Molecular and functional identification of cyclic AMP-sensitive BKCa potassium channels (ZERO variant) and L-type voltage-dependent calcium channels in single rat juxtaglomerular cells

This study aimed at identifying the type and functional significance of potassium channels and voltage-dependent calcium channels (Ca-v) in single rat JG cells using whole-cell patch clamp. Single JG cells displayed outward rectification at positive membrane potentials and limited net currents between - 60 and - 10 mV. Blockade of K+ channels with TEA inhibited 83% of the current at + 105 mV. Inhibition of K-V channels with 4-AP inhibited 21% of the current. Blockade of calcium-sensitive voltage-gated K+ channels (BKCa) with charybdotoxin or iberiotoxin inhibited 89% and 82% of the current, respectively.

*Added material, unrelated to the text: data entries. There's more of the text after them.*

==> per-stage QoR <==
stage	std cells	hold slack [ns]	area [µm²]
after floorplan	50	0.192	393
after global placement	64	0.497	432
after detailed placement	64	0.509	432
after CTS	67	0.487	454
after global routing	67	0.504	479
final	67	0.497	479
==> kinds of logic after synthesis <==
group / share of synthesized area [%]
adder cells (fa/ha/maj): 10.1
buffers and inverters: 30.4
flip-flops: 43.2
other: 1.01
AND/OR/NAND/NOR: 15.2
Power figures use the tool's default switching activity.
**src/rtl/hazard_pkg.sv**
```systemverilog
// Shared types for the pipeline hazard unit: syscall FSM states and forward-select codes.
// Forward selects drive the Execute operand muxes directly; no latency or backpressure.
package hazard_pkg;

  typedef enum logic [1:0] {
    S_IDLE  = 2'b00,
    S_DRAIN = 2'b01,
    S_GO    = 2'b10
  } sysState_t;

  localparam logic [1:0] FWD_RF = 2'b00;
  localparam logic [1:0] FWD_W  = 2'b01;
  localparam logic [1:0] FWD_M  = 2'b10;

endpackage

```
**src/rtl/hazard_ctrl_if.sv**
```systemverilog
// Pipeline-to-hazard-unit bundle: stage register IDs and enables in, stall/flush/forward controls out.
// Purely wire-level; the hazard unit answers in the same cycle and applies no backpressure.
interface hazard_ctrl_if #(
  parameter int REG_AW = 4
);
  logic [REG_AW-1:0] RsD;
  logic [REG_AW-1:0] RtD;
  logic              BranchD;
  logic              SyscallD;
  logic [REG_AW-1:0] RsE;
  logic [REG_AW-1:0] RtE;
  logic [REG_AW-1:0] WriteRegE;
  logic              MemtoRegE;
  logic              RegWriteE;
  logic              McStartE;
  logic [REG_AW-1:0] WriteRegM;
  logic              MemtoRegM;
  logic              RegWriteM;
  logic [REG_AW-1:0] WriteRegW;
  logic              RegWriteW;

  logic              StallF;
  logic              StallD;
  logic              StallE;
  logic              FlushE;
  logic [1:0]        ForwardAE;
  logic [1:0]        ForwardBE;
  logic              SyscallGoD;
  logic              McBusy;

  modport master (
    output RsD, RtD, BranchD, SyscallD,
    output RsE, RtE, WriteRegE, MemtoRegE, RegWriteE, McStartE,
    output WriteRegM, MemtoRegM, RegWriteM,
    output WriteRegW, RegWriteW,
    input  StallF, StallD, StallE, FlushE,
    input  ForwardAE, ForwardBE, SyscallGoD, McBusy
  );

  modport slave (
    input  RsD, RtD, BranchD, SyscallD,
    input  RsE, RtE, WriteRegE, MemtoRegE, RegWriteE, McStartE,
    input  WriteRegM, MemtoRegM, RegWriteM,
    input  WriteRegW, RegWriteW,
    output StallF, StallD, StallE, FlushE,
    output ForwardAE, ForwardBE, SyscallGoD, McBusy
  );

endinterface

```
**src/rtl/mc_busy_counter.sv**
```systemverilog
// Occupancy counter for the multi-cycle Execute unit; busy rises the cycle after an accepted start.
// Starts arriving while busy are dropped, so the unit is never re-armed mid-operation.
module mc_busy_counter #(
  parameter int MC_LAT = 4
) (
  input  logic clk,
  input  logic rst,
  input  logic start,
  output logic busy
);

  // The start cycle itself counts toward MC_LAT, so only MC_LAT-1 extra cycles are held.
  localparam logic [3:0] LOAD_VAL = 4'(MC_LAT - 1);

  logic [3:0] mcCnt;

  always_ff @(posedge clk or posedge rst) begin
    if (rst) begin
      mcCnt <= '0;
    end else if (mcCnt == '0) begin
      if (start) begin
        mcCnt <= LOAD_VAL;
      end
    end else begin
      mcCnt <= mcCnt - 4'd1;
    end
  end

  assign busy = (mcCnt != '0);

endmodule

```
**src/rtl/hazard_ctrl.sv**
```systemverilog
// Hazard unit: operand forwarding, load-use/branch/syscall stalls, multi-cycle Execute hold.
// Controls are combinational (zero latency); only the syscall FSM and busy counter are registered.
module hazard_ctrl
  import hazard_pkg::*;
#(
  parameter int REG_AW      = 4,
  parameter int ZERO_REG_EN = 1,
  parameter int MC_LAT      = 4,
  parameter int SYS_REG     = 1
) (
  input logic         clk,
  input logic         rst,
  hazard_ctrl_if.slave hz
);

  localparam logic [REG_AW-1:0] SYS_ID = REG_AW'(SYS_REG);

  sysState_t state;
  sysState_t stateNext;

  logic lwStall;
  logic branchStall;
  logic sysStall;
  logic pending;
  logic mcBusy;
  logic anyStall;

  // Register 0 is a constant source when hardwired, so it never creates a dependency.
  function automatic logic regHit(input logic [REG_AW-1:0] a, input logic [REG_AW-1:0] b);
    return (a == b) && ((a != '0) || (ZERO_REG_EN == 0));
  endfunction

  function automatic logic [1:0] fwdSel(input logic [REG_AW-1:0] src);
    if (hz.RegWriteM && regHit(src, hz.WriteRegM)) begin
      return FWD_M;
    end else if (hz.RegWriteW && regHit(src, hz.WriteRegW)) begin
      return FWD_W;
    end
    return FWD_RF;
  endfunction

  assign hz.ForwardAE = fwdSel(hz.RsE);
  assign hz.ForwardBE = fwdSel(hz.RtE);

  assign lwStall = hz.MemtoRegE & hz.RegWriteE &
                   (regHit(hz.RsD, hz.WriteRegE) | regHit(hz.RtD, hz.WriteRegE));

  // Branches resolve in Decode, so an ALU result still in E or a load still in M is not yet usable.
  assign branchStall = hz.BranchD &
                       ((hz.RegWriteE & (regHit(hz.RsD, hz.WriteRegE) | regHit(hz.RtD, hz.WriteRegE))) |
                        (hz.MemtoRegM & (regHit(hz.RsD, hz.WriteRegM) | regHit(hz.RtD, hz.WriteRegM))));

  assign pending = (hz.RegWriteE & (hz.WriteRegE == SYS_ID)) |
                   (hz.RegWriteM & (hz.WriteRegM == SYS_ID)) |
                   (hz.RegWriteW & (hz.WriteRegW == SYS_ID));

  mc_busy_counter #(
    .MC_LAT (MC_LAT)
  ) mcCounter (
    .clk   (clk),
    .rst   (rst),
    .start (hz.McStartE),
    .busy  (mcBusy)
  );

  always_ff @(posedge clk or posedge rst) begin
    if (rst) begin
      state <= S_IDLE;
    end else begin
      state <= stateNext;
    end
  end

  always_comb begin
    stateNext = state;
    unique case (state)
      S_IDLE: begin
        if (hz.SyscallD) begin
          stateNext = pending ? S_DRAIN : S_GO;
        end
      end
      S_DRAIN: begin
        if (!hz.SyscallD) begin
          stateNext = S_IDLE;
        end else if (!pending) begin
          stateNext = S_GO;
        end
      end
      S_GO:    stateNext = S_IDLE;
      default: stateNext = S_IDLE;
    endcase
  end

  always_comb begin
    hz.SyscallGoD = (state == S_GO);
    sysStall      = hz.SyscallD & (state != S_GO);
  end

  assign anyStall   = lwStall | branchStall | sysStall;
  assign hz.McBusy  = mcBusy;
  assign hz.StallE  = mcBusy;
  assign hz.StallF  = anyStall | mcBusy;
  assign hz.StallD  = anyStall | mcBusy;
  // A bubble would discard the op the busy unit is still executing; hold E instead.
  assign hz.FlushE  = anyStall & ~mcBusy;

endmodule
```
**src/flat_wrapper.sv**
```systemverilog
// flat-port wrapper written by rule: the top's interface ports become plain ports
module hazard_ctrl_flat import hazard_pkg::*;
#(
  parameter int REG_AW      = 4,
  parameter int ZERO_REG_EN = 1,
  parameter int MC_LAT      = 4,
  parameter int SYS_REG     = 1
)
  (clk, rst, hz_RsD, hz_RtD, hz_BranchD, hz_SyscallD, hz_RsE, hz_RtE, hz_WriteRegE, hz_MemtoRegE, hz_RegWriteE, hz_McStartE, hz_WriteRegM, hz_MemtoRegM, hz_RegWriteM, hz_WriteRegW, hz_RegWriteW, hz_StallF, hz_StallD, hz_StallE, hz_FlushE, hz_ForwardAE, hz_ForwardBE, hz_SyscallGoD, hz_McBusy);
  hazard_ctrl_if #(.REG_AW(REG_AW)) hz_i ();
  input logic clk;
  input logic rst;
  input wire logic [$bits(hz_i.RsD)-1:0] hz_RsD;
  input wire logic [$bits(hz_i.RtD)-1:0] hz_RtD;
  input wire logic [$bits(hz_i.BranchD)-1:0] hz_BranchD;
  input wire logic [$bits(hz_i.SyscallD)-1:0] hz_SyscallD;
  input wire logic [$bits(hz_i.RsE)-1:0] hz_RsE;
  input wire logic [$bits(hz_i.RtE)-1:0] hz_RtE;
  input wire logic [$bits(hz_i.WriteRegE)-1:0] hz_WriteRegE;
  input wire logic [$bits(hz_i.MemtoRegE)-1:0] hz_MemtoRegE;
  input wire logic [$bits(hz_i.RegWriteE)-1:0] hz_RegWriteE;
  input wire logic [$bits(hz_i.McStartE)-1:0] hz_McStartE;
  input wire logic [$bits(hz_i.WriteRegM)-1:0] hz_WriteRegM;
  input wire logic [$bits(hz_i.MemtoRegM)-1:0] hz_MemtoRegM;
  input wire logic [$bits(hz_i.RegWriteM)-1:0] hz_RegWriteM;
  input wire logic [$bits(hz_i.WriteRegW)-1:0] hz_WriteRegW;
  input wire logic [$bits(hz_i.RegWriteW)-1:0] hz_RegWriteW;
  output wire logic [$bits(hz_i.StallF)-1:0] hz_StallF;
  output wire logic [$bits(hz_i.StallD)-1:0] hz_StallD;
  output wire logic [$bits(hz_i.StallE)-1:0] hz_StallE;
  output wire logic [$bits(hz_i.FlushE)-1:0] hz_FlushE;
  output wire logic [$bits(hz_i.ForwardAE)-1:0] hz_ForwardAE;
  output wire logic [$bits(hz_i.ForwardBE)-1:0] hz_ForwardBE;
  output wire logic [$bits(hz_i.SyscallGoD)-1:0] hz_SyscallGoD;
  output wire logic [$bits(hz_i.McBusy)-1:0] hz_McBusy;
  assign hz_i.RsD = hz_RsD;
  assign hz_i.RtD = hz_RtD;
  assign hz_i.BranchD = hz_BranchD;
  assign hz_i.SyscallD = hz_SyscallD;
  assign hz_i.RsE = hz_RsE;
  assign hz_i.RtE = hz_RtE;
  assign hz_i.WriteRegE = hz_WriteRegE;
  assign hz_i.MemtoRegE = hz_MemtoRegE;
  assign hz_i.RegWriteE = hz_RegWriteE;
  assign hz_i.McStartE = hz_McStartE;
  assign hz_i.WriteRegM = hz_WriteRegM;
  assign hz_i.MemtoRegM = hz_MemtoRegM;
  assign hz_i.RegWriteM = hz_RegWriteM;
  assign hz_i.WriteRegW = hz_WriteRegW;
  assign hz_i.RegWriteW = hz_RegWriteW;
  assign hz_StallF = hz_i.StallF;
  assign hz_StallD = hz_i.StallD;
  assign hz_StallE = hz_i.StallE;
  assign hz_FlushE = hz_i.FlushE;
  assign hz_ForwardAE = hz_i.ForwardAE;
  assign hz_ForwardBE = hz_i.ForwardBE;
  assign hz_SyscallGoD = hz_i.SyscallGoD;
  assign hz_McBusy = hz_i.McBusy;
  hazard_ctrl #(.REG_AW(REG_AW), .ZERO_REG_EN(ZERO_REG_EN), .MC_LAT(MC_LAT), .SYS_REG(SYS_REG)) u_core (.clk(clk), .rst(rst), .hz(hz_i));
endmodule
```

Double immunofluorescence confirmed the presence of BKCa and renin in the same cell. cAMP increased the outward current by 1.6-fold, and this was inhibited by 74% with iberiotoxin. Expression of the cAMP-sensitive splice variant (ZERO) of BKCa was confirmed in single-sampled JG cells by RT-PCR. The resting membrane potential of JG cells was - 32 mV and activation of BKCa with cAMP hyperpolarized cells on average 16 mV, and inhibition with TEA depolarized cells by 17 mV. The cells displayed typical high-voltage activated calcium currents sensitive to the L-type Ca-v blocker calciseptine. RT-PCR analysis and double-immunofluorescence labeling showed coexpression of renin and L-type Ca-v 1.2. The cAMP-mediated increase in exocytosis ( measured as membrane capacitance) was inhibited by depolarization to + 10 mV, and this inhibitory effect was blocked with calciseptine, whereas K+-blockers had no effect. We conclude that JG cells express functional cAMP-sensitive BKCa channels ( the ZERO splice variant) and voltage-dependent L-type Ca2+ channels.